Tech Talk

Mobile App Rankings in Dermatology

Author and Disclosure Information

As technology continues to advance, so too does its accessibility to the general population. Mobile applications (apps) have become a part of the medical field, with dermatology being no exception. There are various types of dermatology apps, including teledermatology, self-surveillance, disease guide, reference, dermoscopy, conference, education, photograph storage and sharing, and journal apps, and others. In this study, we examined the types of dermatology apps targeting patients and physicians that are most popular by analyzing their rankings in the Apple App Store. We also delved deeper into the perceived benefits of the ranked apps targeting patients and the impact of physician-targeted apps on the field of dermatology.

Practice Points

  • As mobile application (app) usage increases among dermatology providers, whose demographic is shifting younger and younger, apps may become more incorporated in dermatology education. As such, it will become more critical to develop formal scientific standards.
  • The most desired dermatology apps for patients were apps that allowed them to be proactive with their health.
  • There seems to be a disconnect between the apps that are popular among patients and the scientific validity of the apps.



As technology continues to advance, so too does its accessibility to the general population. In 2013, 56% of Americans owned a smartphone versus 77% in 2017.1With the increase in mobile applications (apps) available, it is no surprise that the market has extended into the medical field, with dermatology being no exception.2 The majority of dermatology apps can be classified as teledermatology apps, followed by self-surveillance, disease guide, and reference apps. Additional types of dermatology apps include dermoscopy, conference, education, photograph storage and sharing, and journal apps, and others.2 In this study, we examined Apple App Store rankings to determine the types of dermatology apps that are most popular among patients and physicians.

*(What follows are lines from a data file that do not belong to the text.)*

`src/rtl/thread_pc.sv`:
```
// Per-thread fetch PC tracker: each hardware thread runs its own RUN/MISS/DRAIN
// refill FSM and holds its fetch PC, saved exception PC and privilege mode.
module thread_pc #(
  parameter int unsigned n_threads  = 4,
  parameter logic [31:0] RESET_PC   = 32'h0000_1000,
  parameter logic [31:0] EXC_VECTOR = 32'h0000_2000,
  localparam int unsigned TW = (n_threads > 1) ? $clog2(n_threads) : 1
) (
  input  logic                          clk,
  input  logic                          rst,
  input  logic                          fetch_valid,
  input  logic [TW-1:0]                 fetch_thread,
  input  logic                          fetch_itlb_miss,
  input  logic                          fetch_icache_miss,
  input  logic                          fill_en,
  input  logic [TW-1:0]                 fill_thread,
  input  logic                          br_en,
  input  logic [TW-1:0]                 br_thread,
  input  logic [31:0]                   br_target,
  input  logic                          exc_en,
  input  logic [TW-1:0]                 exc_thread,
  input  logic [31:0]                   exc_pc,
  input  logic                          iret_en,
  input  logic [TW-1:0]                 iret_thread,
  output logic [n_threads-1:0][31:0]    pc,
  output logic [n_threads-1:0][31:0]    epc,
  output logic [n_threads-1:0]          mode,
  output logic [n_threads-1:0]          stalled
);

  typedef enum logic [1:0] {
    RUN   = 2'd0,
    MISS  = 2'd1,
    DRAIN = 2'd2
  } state_e;

  state_e                       state_q [n_threads];
  state_e                       state_d [n_threads];
  logic [n_threads-1:0][31:0]   pc_q, pc_d;
  logic [n_threads-1:0][31:0]   epc_q, epc_d;
  logic [n_threads-1:0]         mode_q, mode_d;

  always_ff @(posedge clk or negedge rst) begin
    if (!rst) begin
      for (int unsigned t = 0; t < n_threads; t++) begin
        state_q[t] <= RUN;
        pc_q[t]    <= RESET_PC;
        epc_q[t]   <= '0;
      end
      mode_q <= '1;
    end else begin
      for (int unsigned t = 0; t < n_threads; t++) begin
        state_q[t] <= state_d[t];
      end
      pc_q   <= pc_d;
      epc_q  <= epc_d;
      mode_q <= mode_d;
    end
  end

  always_comb begin
    pc_d   = pc_q;
    epc_d  = epc_q;
    mode_d = mode_q;
    for (int unsigned t = 0; t < n_threads; t++) begin
      logic hit_t, fetch_t, fill_t, br_t, exc_t, iret_t, redir_t;
      state_d[t] = state_q[t];
      fetch_t = fetch_valid && (fetch_thread == TW'(t));
      fill_t  = fill_en     && (fill_thread  == TW'(t));
      br_t    = br_en       && (br_thread    == TW'(t));
      exc_t   = exc_en      && (exc_thread   == TW'(t));
      iret_t  = iret_en     && (iret_thread  == TW'(t));
      redir_t = exc_t || iret_t || br_t;
      hit_t   = fetch_t && (state_q[t] == RUN) && !fetch_itlb_miss && !fetch_icache_miss;

      if (exc_t) begin
        pc_d[t]   = EXC_VECTOR;
        epc_d[t]  = exc_pc;
        mode_d[t] = 1'b1;
      end else if (iret_t) begin
        pc_d[t]   = epc_q[t];
        mode_d[t] = 1'b0;
      end else if (br_t) begin
        pc_d[t]   = br_target & ~32'h3;
      end else if (hit_t) begin
        pc_d[t]   = pc_q[t] + 32'd4;
      end

      // A completing refill always returns to RUN, even alongside a redirect;
      // the redirect PC (if any) is already in pc_d.
      unique case (state_q[t])
        RUN: begin
          if (!redir_t && fetch_t && fetch_icache_miss && !fetch_itlb_miss)
            state_d[t] = MISS;
        end
        MISS: begin
          if (fill_t)       state_d[t] = RUN;
          else if (redir_t) state_d[t] = DRAIN;
        end
        DRAIN: begin
          if (fill_t)       state_d[t] = RUN;
        end
        default: state_d[t] = RUN;
      endcase
    end
  end

  always_comb begin
    pc   = pc_q;
    epc  = epc_q;
    mode = mode_q;
    for (int unsigned t = 0; t < n_threads; t++) begin
      stalled[t] = (state_q[t] != RUN);
    end
  end

endmodule

```
`config.mk`:
```
export PLATFORM = sky130hd
export DESIGN_NAME = thread_pc
export DESIGN_NICKNAME = d
export VERILOG_FILES = /design/src/rtl/thread_pc.sv
export SDC_FILE = /design/constraint.sdc
export NUM_CORES = 1
export LEC_CHECK = 0
export BUFFER_PORTS_ARGS = -buffer_cell sky130_fd_sc_hd__buf_4
export CORE_MARGIN = 2
export CORE_UTILIZATION = 30
export CTS_CLUSTER_DIAMETER = 100
export CTS_CLUSTER_SIZE = 24
export DETAILED_ROUTE_END_ITERATION = 10
export GPL_ROUTABILITY_DRIVEN = 0
export HOLD_SLACK_MARGIN = 0.06
export PLACE_DENSITY_LB_ADDON = 0.05
export SLEW_MARGIN = 20
export SYNTH_ARGS = -nofsm -noshare
export SYNTH_HDL_FRONTEND = slang
export SYNTH_SLANG_ARGS = --single-unit
```
`constraint.sdc`:
```
create_clock -name clk -period 5.18 [get_ports clk]
set_clock_uncertainty 0.05 [all_clocks]
set_input_delay 0.518 -clock clk [delete_from_list [all_inputs] [get_ports clk]]
set_output_delay 0.518 -clock clk [all_outputs]
set_load 0.03 [all_outputs]
```
**Yosys cells after proc, flatten, opt, wreduce, memory -nomap -nowiden**

Cells that the tools add are included.

- Output and inout bits: 264
- Register bits after elaboration: 268

- Multiplexer cells: 44
- Add/subtract/negate cells: 4
- Reduce and logical (&&, ||, !) cells: 83
- Equal/unequal tests: 35

Operators with widths:

| kind | count |
|---|---|
| $mux W32 | 16 |
| $add A32 B3 Y32 const B | 4 |
| $logic_and A1 B1 Y1 | 44 |
| $mux W2 | 16 |
| $eq A2 B2 Y1 const B | 14 |
| $pmux W2 S3 | 4 |
| $eq A2 B1 Y1 const B | 9 |
| $logic_not A2 Y1 | 9 |
| $reduce_bool A2 Y1 | 8 |
| $reduce_bool A4 Y1 | 4 |
| $ne A3 B3 Y1 const B | 4 |
| $reduce_and A3 Y1 | 4 |
| $logic_or A1 B1 Y1 | 8 |
| $mux W1 | 8 |
| $ne A2 B1 Y1 const B | 4 |
| $ne A2 B2 Y1 const B | 4 |
| $logic_not A1 Y1 | 6 |

**Logic depth before layout (Yosys ltp)**

- Depth in word-level cells: 10
- Gate-level depth with buffers: 9
- Gate-level depth less buffers: 7

**Least setup slack after synthesis**

OpenSTA, ideal clock, no wires.

- Path kind: flip-flop to flip-flop
- Start point: register pc_q (netlist bit pc[2])
- End point: register pc_q (netlist bit pc[22])
- Cell stages (with the launch flop): 8
- Setup slack: 2.806 ns
- Buffers on the path: 0
- Library setup time: 0.121 ns
- Data required time: 5.009 ns
- Arrival: 2.203 ns
- Cells stage by stage: dfrtp_1 ha_1 nand4_1 or2_2 nor3_1 nand2_1 a21o_1 a22o_1

- Cells in the longest elaborated chain, start to end: 5

Ends and longest elaborated chain:

| what | line | text |
|---|---|---|
| start: declaration | 39 | `logic [n_threads-1:0][31:0] pc_q, pc_d;` |
| start signal: assignment | 55 | `pc_q <= pc_d;` |
| $add A32 B3 Y32 | 86 | `pc_d[t] = pc_q[t] + 32'd4;` |
| $mux W32 | 85 | `end else if (hit_t) begin` |
| $mux W32 | 83 | `end else if (br_t) begin` |
| $mux W32 | 80 | `end else if (iret_t) begin` |
| $mux W32 | 76 | `if (exc_t) begin` |

No other way between the ends. The select of a mux whose other input is x is not followed.
A chain may end at the register's enable or synchronous reset.

**Final worst setup path**

- Start point: input port br_en
- End point: register pc_q (netlist bit pc[22])

- Cells in the longest elaborated chain, start to end: 4
- Elaborated cells on any way between the ends: 5
- Those cells by class: mux: 3; reduce/logical: 2

Ends and longest elaborated chain:

| what | line | text |
|---|---|---|
| start: declaration | 17 | `input logic br_en,` |
| $logic_and A1 B1 Y1 (*) | 70 | `br_t = br_en && (br_thread == TW'(t));` |
| $mux W32 | 83 |  |
| $mux W32 | 80 |  |
| $mux W32 | 76 |  |

Mark *: on every way between the ends. The rest lies on a longest branch, timed or not.

==> results.py <==
metrics = {
    "global_route": {
        "grt_overflow": 0,
        "grt_use_met2_pct": 44.0,
        "grt_pass1_vias": 14400,
        "grt-busiest-layer": "met2",
        "grt_first_pass_wirelength_um": 106000,
        "antenna_found_initial": 3,
        "grtUsageMet3_pct": 4.56,
        "grtUsageTotal_pct": 28.8,
        "grtUsageMet1_pct": 40.9,
        "grt_max_degree": 105,
    },
    "critical_path": {
        "critPathLaunchType": "input port",
        "critical_path_class": "input port to flip-flop",
        "cp-end-kind": "flip-flop",
        "ff2ff_setup_slack_ns": 2.35,
        "worstPathRequired_ns": 5.56,
        "path_max_fanout": 27,
        "worst_ep_arrival_time_ns": 3.38,
    },
    "clocking": {
        "cts_root_buf": "clkbuf_16",
        "cts_max_level": 1,
        "cts_setup_buffers": 0,
        "numCtsBuffers": 16,
        "clk_pin_slew_ns": 0.10,
        "cts.path.max_buffers": 3,
        "cts_tree": "yes",
        "clk_latency_ns": 0.54,
        "cts_sinks": 268,
    },
    "synthesis": {
        "yosysUniqueCellTypes": 72,
        "synthCells": 1785,
        "synth.avg_cell_area_um2": 8.21,
        "synth_seq_area_share_pct": 45.8,
        "synthMuxAreaShare_pct": 0.410,
        "synth_compound_area_share_pct": 20.9,
        "yosysTopAreaCellShare_pct": 44.4,
        "ys_ff_latch": 268,
        "synth-main-ff-cell": "dfrtp_1",
        "yosys_warnings": 0,
        "yosys.area.top_type": "dfrtp_1",
        "synthAdderAreaFrac_pct": 0.342,
        "synth_edf_count": 0,
        "synth_top_family_by_area": "simple AND/OR/NAND/NOR gates",
        "netlist_area_um2": 14700,
        "synth_area_leaders": "dfrtp_1 (44%), nand2_1 (13%), o21ai_0 (4.1%)",
        "syn_nets": 1872,
        "synth_xor_xnor_area_share_pct": 2.03,
        "synthArstFlopShare_pct": 100,
        "synth_simple_gate_area_share_pct": 27.3,
    },
    "drt": {
        "viasPerCell": 5.65,
        "firstDrtPassIters": 5,
        "vias": 15200,
        "ant_nets": 0,
        "routedWlPerCell_um": 27.5,
        "routed_wl_um": 74200,
        "route.detailed.drc": 0,
        "drtIter0Drc": 1579,
    },
    "sta": {
        "fin_tns_setup_ns": 0,
        "period_share_pct": 57.8,
        "setup_slack_ns": 2.18,
        "tightest_slew_ns": 1.07,
        "fmax_ghz": 0.334,
        "slew_headroom_pct": 28.5,
        "setup_violations": 0,
        "fin_crit_ns": 3.00,
        "rsz0062_at_grt": "false",
        "hold_viol": 0,
        "slew_viol_final": 0,
    },
    "die": {
        "initial_core_util_pct": 30.6,
        "die_w_um": 225,
        "core.rowCount": 80,
        "core_area_um2": 47900,
        "io_pins": 347,
        "die_area_um2": 50600,
        "die_height_um": 225,
    },
    "job": {
        "drv_cap": 0,
    },
    "power_and_ir_drop": {
        "p_sw_mw": 2.95,
        "swShare_pct": 42.5,
        "p_comb_share_pct": 35.0,
        "clock_power_share_pct": 21.9,
        "p_per_area_nw_per_um2": 378,
        "pwr-share-seq_pct": 43.1,
        "p_leak_nw": 8.62,
        "internal_power_mw": 4.00,
        "irDropWorstVdd_mv": 0.229,
    },
    "final_layout": {
        "mostFrequentLayoutCell": "nand2_1",
        "area_growth_pct": 25.5,
        "fin_util_pct": 38.4,
        "nNetsFinal": 2157,
        "drive_gt1_share_pct": 21.2,
        "num-fill-cells": 5052,
        "fin_cells": 2696,
        "mostFrequentLayoutCells": "nand2_1 (518), buf_4 (372), dfrtp_1 (260), o21ai_0 (120), nor2_1 (108)",
    },
    "placement": {
        "hpwl_um": 52700,
        "dp_slack_ns": 1.63,
        "io_buffers": 344,
        "place_inst": 2666,
    },
    "outcome": {
        "status": "complete, no violations",
    },
    "worst_hold_path": {
        "hold_path.class": "input port to flip-flop",
    },
}
[synthesized netlist by cell type (9+ instances only)]
master	count
nor2_1	109
nor3_1	37
xnor2_1	15
xor2_1	19
a211oi_1	21
buf_1	10
a22o_1	18
a21oi_1	97
a22oi_1	31
o221ai_1	11
nand3_1	62
clkbuf_1	91
nand2_1	518
nand3b_1	9
o211ai_1	21
a221o_1	10
a31oi_1	15
nand4_1	32
or2_2	10
o2111ai_1	9
o22ai_1	20
dfrtp_1	260
o31ai_1	11
a21o_1	14
and4_1	10
and3_1	30
inv_1	13
o21ai_0	120
nor4_1	11
nand2b_1	9
[timing repair]
| item | 4_1_cts | 5_1_grt |
|---|---|---|
| resized for setup | 0 | 0 |
| hold buffers | 1 | 0 |
| endpoints found under the hold margin | 17 | 0 |
[kinds of logic after synthesis]
logic type               count (synthesis)
AND/OR/NAND/NOR                        890
buffers and inverters                  121
adder cells (fa/ha/maj)                  4
AO/OA/AOI/OAI                          462
XOR/XNOR                                34
multiplexers                             6
flip-flops                             268
[area by class of cell]
class / count / area, um2 / share of cell area, %
multi-input cells: 1396 / 7490 / 40.7
flip-flops and latches: 268 / 6720 / 36.5
well taps: 615 / 769 / 4.18
clock inverters: 4 / 71.3 / 0.388
repair buffers: 375 / 2840 / 15.4
diodes: 2 / 5.00 / 0.0272
inverters: 13 / 48.8 / 0.265
clock buffers: 23 / 458 / 2.49
[worst max-delay path: stages]
cell,delay [ns]
buf_4,0.13
or3b_1,0.87
nand3_2,0.43
o21ai_2,0.79
nor3_1,0.18
a21o_1,0.22
a22o_1,0.22
[layer usage]
layer | vias up | share of wire (%)
met3 | 107 | 6.4
met4 | 2 | 4.6
met2 | 620 | 44
met5 | - | 0.015
met1 | 7563 | 45
li1 | 6935 | -
[power by group through the flow]
stage	sequential (mW)	clock, mW	combinational [mW]
after CTS	2.98	1.56	2.45
after global placement	3.02	0	2.42
final	2.99	1.52	2.43
after global routing	3.05	1.62	2.59
after detailed placement	3.02	0	2.44
after floorplan	3.55	0	0.688
[metrics by stage]
step	total power [mW]	area [um2]	hold WS, ns
floorplan	4.23	14700	0.172
finish	6.95	18400	0.205
CTS	6.99	18400	0.189
detailed placement	5.46	17900	0.401
global route	7.26	18400	0.190
global placement	5.44	17900	0.401
[path summary, 6_finish.rpt]
| check | start | to | cells after the start |
|---|---|---|---|
| max | br_en | pc[22] | 7 |
| min | fill_thread[1] | state_q[5] | 2 |
| max reg2reg | state_q[5] | pc[50] | 6 |
| min reg2reg | mode[2] | mode[2] | 2 |
| max in group asynchronous | rst | pc[16] | 3 |
| min in group asynchronous | rst | pc[10] | 2 |
[sequential cells by signal (all words and copies together) (netlist names)]
| signal | cells |
|---|---|
| epc | 128 |
| state_q | 8 |
| pc | 128 |
| mode | 4 |
Note: power is estimated with default switching activity, not from simulation.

A popular app rankings analyzer (App Annie) was used to search for dermatology apps along with their App Store rankings.3 Although iOS is not the most popular mobile device operating system, we chose to evaluate app rankings via the App Store because iPhones are the top-selling individual phones of any kind in the United States.4

We performed our analysis on a single day (July 14, 2018) given that app rankings can change daily. We incorporated the following keywords, which were commonly used in other dermatology app studies: dermatology, psoriasis, rosacea, acne, skin cancer, melanoma, eczema, and teledermatology. The category ranking was defined as the rank of a free or paid app in the App Store’s top charts for the selected country (United States), market (Apple), and device (iPhone) within their app category (Medical). Inclusion criteria required a ranking in the top 1500 Medical apps and being categorized in the App Store as a Medical app. Exclusion criteria included apps that focused on cosmetics, private practice, direct advertisements, photograph editing, or claims to cure skin disease, as well as non–English-language apps. The App Store descriptions were assessed to determine the type of each app (eg, teledermatology, disease guide) and target audience (patient, physician, or both).

Another search was performed using the same keywords but within the Health and Fitness category to capture potentially more highly ranked apps among patients. We also conducted separate searches within the Medical category using the keywords billing, coding, and ICD (International Classification of Diseases) to evaluate rankings for billing/coding apps, as well as EMR and electronic medical records for electronic medical record (EMR) apps.


The initial search yielded 851 results, which was narrowed down to 29 apps after applying the exclusion criteria. Of note, prior to application of the exclusion criteria, one dermatology app that was considered to be a direct advertisement app claiming to cure acne was ranked fourth of 1500 apps in the Medical category. However, the majority of the search results were excluded because they were not popular enough to be ranked among the top 1500 apps. There were more ranked dermatology apps in the Medical category targeting patients than physicians; 18 of 29 (62%) qualifying apps targeted patients and 11 (38%) targeted physicians (Tables 1 and 2). No apps targeted both groups. The most common type of ranked app targeting patients was self-surveillance (11/18), and the most common type targeting physicians was reference (8/11). The highest ranked app targeting patients was a teledermatology app with a ranking of 184, and the highest ranked app targeting physicians was educational, ranked 353. The least common type of ranked apps targeting patients were “other” (2/18 [11%]; 1 prescription and 1 UV monitor app) and conference (1/18 [6%]). The least common type of ranked apps targeting physicians were education (2/11 [18%]) and dermoscopy (1/11 [9%]).

Our search of the Health and Fitness category yielded 6 apps, all targeting patients; 3 (50%) were self-surveillance apps, and 3 (50%) were classified as other (2 UV monitors and a conferencing app for cancer emotional support)(Table 3).

Our search of the Medical category for billing/coding and EMR apps yielded 232 and 164 apps, respectively; of them, 49 (21%) and 54 (33%) apps were ranked. These apps did not overlap with the dermatology-related search criteria; thus, we were not able to ascertain how many of these apps were used specifically by health care providers in dermatology.